What is Binge On exactly? Binge On is a way for T-Mobile users to stream video from sources like Netflix, Hulu, ESPN, Sling, HBO, Starz and Showtime without having to pay the price in data. Video streaming is increasingly popular as people continue to want to watch content where they want to, when they want to watch it. Sometimes, this comes at a high price to users who want to watch when they're on the go and not connected to a WiFi source or a hotspot. If you've ever been hit by overage charges from your mobile carrier, you know just how bad it can be when you've watched one too many movies and used up all your gigs.
Enter Binge On to save the day. T-Mobile customers with a 3GB plan or larger can stream for free without using their high-speed data. Plus, the service boasts that all other video streaming is optimized for mobile so that you can watch 3x more video with your data plan. And that's where YouTube comes in. The video-sharing website was noticeably absent from the list of sources mentioned above and that's because the company didn't join in on the fun when Binge On was released. Though not part of the program, YouTube still accounts for about 1/5 of T-Mobile's video traffic, which may be why they're a little steamed that their videos are being streamed at such an "optimized" low quality and still costing users their precious data.
So, what's the problem you ask? Well, first, do you really want to watch video at 480p? That's the question and the low quality crime YouTube claims T-Mobile is committing by streaming their videos at this resolution.
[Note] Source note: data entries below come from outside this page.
## config.mk

```make
export PLATFORM = sky130hd
export DESIGN_NAME = lin_frame_decoder_trigger
export DESIGN_NICKNAME = d
export VERILOG_FILES = /design/src/design/lin_pkg.sv /design/src/design/lin_frame_decoder_trigger.sv
export SDC_FILE = /design/constraint.sdc
export NUM_CORES = 1
export LEC_CHECK = 0
export ABC_CLOCK_PERIOD_IN_PS = 13900
export BUFFER_PORTS_ARGS = -buffer_cell sky130_fd_sc_hd__buf_2
export CAP_MARGIN = 20
export CORE_MARGIN = 3
export CORE_UTILIZATION = 35
export DETAILED_ROUTE_END_ITERATION = 16
export PLACE_DENSITY = 0.62
export SKIP_CTS_REPAIR_TIMING = 1
export SLEW_MARGIN = 10
export SYNTH_ARGS = -nofsm -noshare
export SYNTH_HDL_FRONTEND = slang
export SYNTH_SLANG_ARGS = --single-unit
```

## constraint.sdc

```tcl
create_clock -name pclk -period 13.9 [get_ports pclk]
set_input_delay 3.475 -clock pclk [delete_from_list [all_inputs] [get_ports pclk]]
set_output_delay 3.475 -clock pclk [all_outputs]
set_load 0.03 [all_outputs]
```
===== src/tx_align_params.svh =====
`ifndef TX_ALIGN_PARAMS_SVH
`define TX_ALIGN_PARAMS_SVH
`define CLK_PERIOD_NS   10
`define CHAR_PERIOD_NS  160
`define CHAR_CYCLES     (`CHAR_PERIOD_NS / `CLK_PERIOD_NS)
`define RST_SAMPLES     2'h2
`define WSYNC_LEN       5'h10
`define BUF_DEPTH       4
`define LVL_CODE_LOW    2'h0
`define LVL_CODE_HIGH   2'h2
`define SPECIAL_CTRL    2'h1
`define WSYNC_CODE      8'hFF
`define VIOL_PREENC     10'h278
`define ADDR_CTRL       12'h000
`define ADDR_STATUS     12'h004
`define ADDR_INT_STAT   12'h008
`define ADDR_INT_MASK   12'h00C
`define CTRL_INIT_BIT   0
`define CTRL_OUTEN_BIT  1
`define CTRL_RESET      2'h2
`define IRQ_ERR_BIT     0
`define IRQ_RECNT_BIT   1
`define IRQ_INIT_BIT    2
`define IRQ_RESET       3'h0
`endif


===== src/tx_align_pkg.sv =====
`default_nettype none
package tx_align_pkg;
  typedef enum logic [1:0] {LVL_LOW, LVL_MID, LVL_HIGH} level_t;
  typedef enum logic [1:0] {ST_INIT, ST_FILL, ST_RUN, ST_ERROR} buf_state_t;
  typedef enum logic [1:0] {KIND_RAW, KIND_ENCODE, KIND_VIOLATION, KIND_COMMA} kind_t;
  typedef struct packed {
    logic       sc_sel;
    logic [1:0] ctrl;
    logic [7:0] data;
  } in_char_t;
  typedef struct packed {
    kind_t      kind;
    logic       sc_sel;
    logic [9:0] code;
  } out_char_t;
endpackage
`default_nettype wire


===== src/bit_sync2.sv =====
`timescale 1ns/10ps
`default_nettype none
module bit_sync2 #(
  parameter int W = 1
) (
  input  wire logic         i_clk,
  input  wire logic         i_rst_b,
  input  wire logic [W-1:0] i_d,
  output logic      [W-1:0] o_q
);
  logic [W-1:0] meta_r;

  // First stage feeds only the second stage
  always_ff @(posedge i_clk or negedge i_rst_b) begin
    if (!i_rst_b) begin
      meta_r <= '0;
      o_q    <= '0;
    end else begin
      meta_r <= i_d;
      o_q    <= meta_r;
    end
  end
endmodule // bit_sync2
`default_nettype wire


===== src/phase_buf.sv =====
`timescale 1ns/10ps
`default_nettype none
module phase_buf #(
  parameter int W     = 11,
  parameter int DEPTH = 4,
  localparam int AW   = $clog2(DEPTH)
) (
  input  wire logic         i_clk,
  input  wire logic         i_rst_b,
  input  wire logic         i_flush,
  input  wire logic         i_wr,
  input  wire logic [W-1:0] i_wdata,
  input  wire logic         i_rd,
  output logic      [W-1:0] o_rdata,
  output logic      [AW:0]  o_fill,
  output logic              o_ovf,
  output logic              o_unf
);
  localparam logic [AW:0] DEPTH_W = (AW+1)'(DEPTH);
  logic [W-1:0]  mem_r [DEPTH];
  logic [W-1:0]  mem_nxt [DEPTH];
  logic [AW:0]   wp_r, wp_nxt, rp_r, rp_nxt;
  logic [W-1:0]  rdata_r, rdata_nxt;
  logic          do_wr, do_rd;

  // Full and empty drive the slip flags; a flush hides them
  assign o_fill  = wp_r - rp_r;
  assign do_wr   = i_wr && (o_fill != DEPTH_W);
  assign do_rd   = i_rd && (o_fill != '0);
  assign o_ovf   = i_wr && !do_wr && !i_flush;
  assign o_unf   = i_rd && !do_rd && !i_flush;
  assign o_rdata = rdata_r;

  // Pointer and storage next values
  always_comb begin
    mem_nxt   = mem_r;
    wp_nxt    = wp_r;
    rp_nxt    = rp_r;
    rdata_nxt = rdata_r;
    if (i_flush) begin
      wp_nxt = '0;
      rp_nxt = '0;
    end else begin
      if (do_wr) begin
        mem_nxt[wp_r[AW-1:0]] = i_wdata;
        wp_nxt = wp_r + 1'b1;
      end
      if (do_rd) begin
        rdata_nxt = mem_r[rp_r[AW-1:0]];
        rp_nxt    = rp_r + 1'b1;
      end
    end
  end

  always_ff @(posedge i_clk or negedge i_rst_b) begin
    if (!i_rst_b) begin
      for (int i = 0; i < DEPTH; i++) begin
        mem_r[i] <= '0;
      end
      wp_r    <= '0;
      rp_r    <= '0;
      rdata_r <= '0;
    end else begin
      mem_r   <= mem_nxt;
      wp_r    <= wp_nxt;
      rp_r    <= rp_nxt;
      rdata_r <= rdata_nxt;
    end
  end
endmodule // phase_buf
`default_nettype wire


===== src/tx_input_phase_align.sv =====
`timescale 1ns/10ps
`default_nettype none
`include "tx_align_params.svh"
module tx_input_phase_align #(
  parameter int DEPTH    = `BUF_DEPTH,
  parameter int CHAR_CYC = `CHAR_CYCLES
) (
  input  wire logic                   I_CLOCK,
  input  wire logic                   I_RST_B,
  input  wire logic                   I_PSEL,
  input  wire logic                   I_PENABLE,
  input  wire logic                   I_PWRITE,
  input  wire logic [11:0]            I_PADDR,
  input  wire logic [31:0]            I_PWDATA,
  output logic      [31:0]            O_PRDATA,
  output logic                        O_PREADY,
  output logic                        O_PSLVERR,
  input  wire logic                   I_INPUT_CLK,
  input  wire logic [7:0]             I_TX_DATA,
  input  wire logic [1:0]             I_TX_CONTROL_BITS,
  input  wire logic                   I_SPECIAL_CHAR_SELECT,
  input  wire logic [3:0]             I_TX_MODE_SELECT,
  input  wire logic [1:0]             I_INPUT_CLOCK_SELECT,
  input  wire logic                   I_INPUT_RATE_SELECT,
  input  wire logic                   I_TRANSMIT_RESET_IN,
  output tx_align_pkg::out_char_t     O_CHAR,
  output logic                        O_CHAR_VALID,
  output logic                        O_TRANSMIT_ERROR_OUT,
  output logic      [3:0]             O_TX_MODE,
  output logic                        O_IRQ
);
  localparam int AW = $clog2(DEPTH);
  localparam logic [AW:0] CENTER = (AW+1)'(DEPTH / 2);

  // Three level pin code: open reads as mid
  function automatic tx_align_pkg::level_t lvl_decode(input logic [1:0] c);
    if (c == `LVL_CODE_LOW) begin
      return tx_align_pkg::LVL_LOW;
    end else if (c == `LVL_CODE_HIGH) begin
      return tx_align_pkg::LVL_HIGH;
    end
    return tx_align_pkg::LVL_MID;
  endfunction

  function automatic logic hit(input logic [11:0] a, input logic [11:0] off);
    return a == off;
  endfunction

  logic [19:0]              s_vec;
  logic                     s_inclk, s_rst, s_rate, s_scs;
  logic [1:0]               s_ctrl, s_cksel;
  logic [7:0]               s_data;
  logic [3:0]               s_mode;
  tx_align_pkg::level_t     mode_up, mode_lo;
  logic                     bypass, enc_en, sc_en, tick, rise, fall, cap;
  logic [7:0]               tick_cnt_r, tick_cnt_nxt;
  logic                     inclk_d_r, tick_d_r, rd_d_r, cap_d_r;
  tx_align_pkg::in_char_t   in_r, in_nxt, src, buf_rdata;
  logic [AW:0]              fill;
  logic                     ovf, unf, rd, wr, flush, out_go;
  logic                     init_cond, wsync_start, recenter;
  logic [1:0]               rst_cnt_r, rst_cnt_nxt;
  logic [4:0]               wsync_cnt_r, wsync_cnt_nxt;
  tx_align_pkg::buf_state_t state_r, state_nxt;
  logic                     err_out_r, err_out_nxt;
  tx_align_pkg::out_char_t  out_r, out_nxt;
  logic                     valid_r, valid_nxt;
  logic [3:0]               mode_r, mode_nxt;
  logic [1:0]               ctrl_r, ctrl_nxt;
  logic [2:0]               istat_r, istat_nxt, imask_r, imask_nxt, ev;
  logic [31:0]              prdata_r, prdata_nxt;
  logic                     setup, wr_acc, mapped;

  // Every pin from the host side passes two flops
  bit_sync2 #(.W(20)) u_pin_sync (
    .i_clk   (I_CLOCK),
    .i_rst_b (I_RST_B),
    .i_d     ({I_INPUT_CLK, I_TRANSMIT_RESET_IN, I_INPUT_RATE_SELECT, I_INPUT_CLOCK_SELECT,
               I_TX_MODE_SELECT, I_SPECIAL_CHAR_SELECT, I_TX_CONTROL_BITS, I_TX_DATA}),
    .o_q     (s_vec)
  );
  assign {s_inclk, s_rst, s_rate, s_cksel, s_mode, s_scs, s_ctrl, s_data} = s_vec;

  // Mode decode
  assign mode_up = lvl_decode(s_mode[3:2]);
  assign mode_lo = lvl_decode(s_mode[1:0]);
  assign enc_en  = (mode_up != tx_align_pkg::LVL_LOW);
  assign sc_en   = (mode_lo != tx_align_pkg::LVL_HIGH);
  assign bypass  = (lvl_decode(s_cksel) == tx_align_pkg::LVL_LOW) && !s_rate;

  // Character tick from the reference clock; input clock edges from samples
  assign tick = (tick_cnt_r == 8'(CHAR_CYC - 1));
  assign rise = s_inclk && !inclk_d_r;
  assign fall = !s_inclk && inclk_d_r;
  assign cap  = bypass ? tick : (s_rate ? (rise || fall) : rise);

  always_comb begin
    tick_cnt_nxt = tick ? 8'h00 : tick_cnt_r + 8'h01;
  end

  always_ff @(posedge I_CLOCK or negedge I_RST_B) begin
    if (!I_RST_B) begin
      tick_cnt_r <= 8'h00;
      inclk_d_r  <= 1'b0;
      tick_d_r   <= 1'b0;
      rd_d_r     <= 1'b0;
      cap_d_r    <= 1'b0;
    end else begin
      tick_cnt_r <= tick_cnt_nxt;
      inclk_d_r  <= s_inclk;
      tick_d_r   <= tick;
      rd_d_r     <= rd;
      cap_d_r    <= cap;
    end
  end

  // Input register; select is kept only where the mode reads it
  always_comb begin
    in_nxt = in_r;
    if (cap) begin
      in_nxt.data   = s_data;
      in_nxt.ctrl   = s_ctrl;
      in_nxt.sc_sel = s_scs && sc_en;
    end
  end

  always_ff @(posedge I_CLOCK or negedge I_RST_B) begin
    if (!I_RST_B) begin
      in_r <= '0;
    end else begin
      in_r <= in_nxt;
    end
  end

  // Buffer traffic; the centre depth leaves slack well over half a character
  assign wr    = cap_d_r && !bypass;
  assign rd    = tick && !bypass && ((state_r == tx_align_pkg::ST_RUN) ||
                 (state_r == tx_align_pkg::ST_ERROR));
  assign flush = init_cond || recenter;

  phase_buf #(.W(11), .DEPTH(DEPTH)) u_buf (
    .i_clk   (I_CLOCK),
    .i_rst_b (I_RST_B),
    .i_flush (flush),
    .i_wr    (wr),
    .i_wdata (in_r),
    .i_rd    (rd),
    .o_rdata (buf_rdata),
    .o_fill  (fill),
    .o_ovf   (ovf),
    .o_unf   (unf)
  );

  assign src         = bypass ? in_r : buf_rdata;
  assign out_go      = tick_d_r && (bypass || rd_d_r || (wsync_cnt_r != 5'h00));
  assign wsync_start = out_go && enc_en && (wsync_cnt_r == 5'h00) &&
                       (src.ctrl == `SPECIAL_CTRL) && (src.data == `WSYNC_CODE);
  assign recenter    = wsync_start && (mode_up == tx_align_pkg::LVL_MID) &&
                       (state_r == tx_align_pkg::ST_ERROR);
  assign init_cond   = (rst_cnt_r == `RST_SAMPLES) || ctrl_r[`CTRL_INIT_BIT];

  // Control state: init wins, then slip, then recentre
  always_comb begin
    rst_cnt_nxt = s_rst ? 2'h0 : ((rst_cnt_r == `RST_SAMPLES) ? rst_cnt_r : rst_cnt_r + 2'h1);
    wsync_cnt_nxt = wsync_cnt_r;
    if (wsync_start) begin
      wsync_cnt_nxt = `WSYNC_LEN - 5'h01;
    end else if (out_go && (wsync_cnt_r != 5'h00)) begin
      wsync_cnt_nxt = wsync_cnt_r - 5'h01;
    end
    state_nxt = state_r;
    unique case (state_r)
      tx_align_pkg::ST_INIT: begin
        state_nxt = tx_align_pkg::ST_FILL;
      end
      tx_align_pkg::ST_FILL: begin
        if (fill >= CENTER) begin
          state_nxt = tx_align_pkg::ST_RUN;
        end
      end
      tx_align_pkg::ST_RUN: begin
        if (ovf || unf) begin
          state_nxt = tx_align_pkg::ST_ERROR;
        end
      end
      tx_align_pkg::ST_ERROR: begin
        if (recenter) begin
          state_nxt = tx_align_pkg::ST_FILL;
        end
      end
    endcase
    if (init_cond) begin
      state_nxt = tx_align_pkg::ST_INIT;
    end
    err_out_nxt = (state_r == tx_align_pkg::ST_ERROR) && !bypass;
  end

  always_ff @(posedge I_CLOCK or negedge I_RST_B) begin
    if (!I_RST_B) begin
      rst_cnt_r   <= 2'h0;
      wsync_cnt_r <= 5'h00;
      state_r     <= tx_align_pkg::ST_INIT;
      err_out_r   <= 1'b0;
    end else begin
      rst_cnt_r   <= rst_cnt_nxt;
      wsync_cnt_r <= wsync_cnt_nxt;
      state_r     <= state_nxt;
      err_out_r   <= err_out_nxt;
    end
  end

  // Output character; commas of a running sync beat the violation fill
  always_comb begin
    out_nxt   = out_r;
    valid_nxt = out_go && ctrl_r[`CTRL_OUTEN_BIT];
    mode_nxt  = {2'h0, mode_up} * 4'h3 + {2'h0, mode_lo};
    if (out_go) begin
      out_nxt.sc_sel = 1'b0;
      out_nxt.code   = {src.ctrl, src.data};
      if (wsync_start || (wsync_cnt_r != 5'h00)) begin
        out_nxt.kind = tx_align_pkg::KIND_COMMA;
        out_nxt.code = 10'h000;
      end else if (state_r == tx_align_pkg::ST_ERROR && !bypass) begin
        out_nxt.kind = tx_align_pkg::KIND_VIOLATION;
        out_nxt.code = enc_en ? 10'h000 : `VIOL_PREENC;
      end else if (!enc_en) begin
        out_nxt.kind = tx_align_pkg::KIND_RAW;
      end else begin
        out_nxt.kind   = tx_align_pkg::KIND_ENCODE;
        out_nxt.sc_sel = src.sc_sel;
      end
    end
  end

  always_ff @(posedge I_CLOCK or negedge I_RST_B) begin
    if (!I_RST_B) begin
      out_r   <= '0;
      valid_r <= 1'b0;
      mode_r  <= 4'h0;
    end else begin
      out_r   <= out_nxt;
      valid_r <= valid_nxt;
      mode_r  <= mode_nxt;
    end
  end

  // APB slave with zero wait states; read data is staged in the setup cycle
  assign setup  = I_PSEL && !I_PENABLE;
  assign wr_acc = I_PSEL && I_PENABLE && I_PWRITE;
  assign mapped = hit(I_PADDR, `ADDR_CTRL) || hit(I_PADDR, `ADDR_STATUS) ||
                  hit(I_PADDR, `ADDR_INT_STAT) || hit(I_PADDR, `ADDR_INT_MASK);
  assign ev[`IRQ_ERR_BIT]   = (state_r == tx_align_pkg::ST_RUN) &&
                              (state_nxt == tx_align_pkg::ST_ERROR);
  assign ev[`IRQ_RECNT_BIT] = recenter;
  assign ev[`IRQ_INIT_BIT]  = (state_r == tx_align_pkg::ST_INIT) &&
                              (state_nxt == tx_align_pkg::ST_FILL);

  // Sticky status: a new event beats a write-one clear in the same cycle
  always_comb begin
    ctrl_nxt   = ctrl_r;
    imask_nxt  = imask_r;
    istat_nxt  = istat_r | ev;
    prdata_nxt = prdata_r;
    if (wr_acc && hit(I_PADDR, `ADDR_CTRL)) begin
      ctrl_nxt = I_PWDATA[1:0];
    end
    if (wr_acc && hit(I_PADDR, `ADDR_INT_MASK)) begin
      imask_nxt = I_PWDATA[2:0];
    end
    if (wr_acc && hit(I_PADDR, `ADDR_INT_STAT)) begin
      istat_nxt = (istat_r & ~I_PWDATA[2:0]) | ev;
    end
    if (setup) begin
      prdata_nxt = 32'h0000_0000;
      if (hit(I_PADDR, `ADDR_CTRL)) begin
        prdata_nxt = {30'h0, ctrl_r};
      end
      if (hit(I_PADDR, `ADDR_STATUS)) begin
        prdata_nxt = 32'({wsync_cnt_r != 5'h00, bypass, state_r, fill});
      end
      if (hit(I_PADDR, `ADDR_INT_STAT)) begin
        prdata_nxt = {29'h0, istat_r};
      end
      if (hit(I_PADDR, `ADDR_INT_MASK)) begin
        prdata_nxt = {29'h0, imask_r};
      end
    end
  end

  always_ff @(posedge I_CLOCK or negedge I_RST_B) begin
    if (!I_RST_B) begin
      ctrl_r   <= `CTRL_RESET;
      imask_r  <= `IRQ_RESET;
      istat_r  <= `IRQ_RESET;
      prdata_r <= 32'h0000_0000;
    end else begin
      ctrl_r   <= ctrl_nxt;
      imask_r  <= imask_nxt;
      istat_r  <= istat_nxt;
      prdata_r <= prdata_nxt;
    end
  end

  assign O_PRDATA             = prdata_r;
  assign O_PREADY             = 1'b1;
  assign O_PSLVERR            = I_PSEL && I_PENABLE && !mapped;
  assign O_CHAR               = out_r;
  assign O_CHAR_VALID         = valid_r;
  assign O_TRANSMIT_ERROR_OUT = err_out_r;
  assign O_TX_MODE            = mode_r;
  assign O_IRQ                = |(istat_r & imask_r);
endmodule // tx_input_phase_align
`default_nettype wire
In an age where we've come to expect HD video even while we're watching on our mobile phones, it's a point of tension with YouTube that their content is automatically streamed this way. Binge On comes already activated with the T-Mobile eligible accounts and this has companies not involved in the program (like YouTube) concerned with the fact that consumers are complacently receiving this viewing experience. Word has it that the FCC has asked T-Mobile to disclose the details of the service and that the organization will be further investigating due to YouTube's complaint.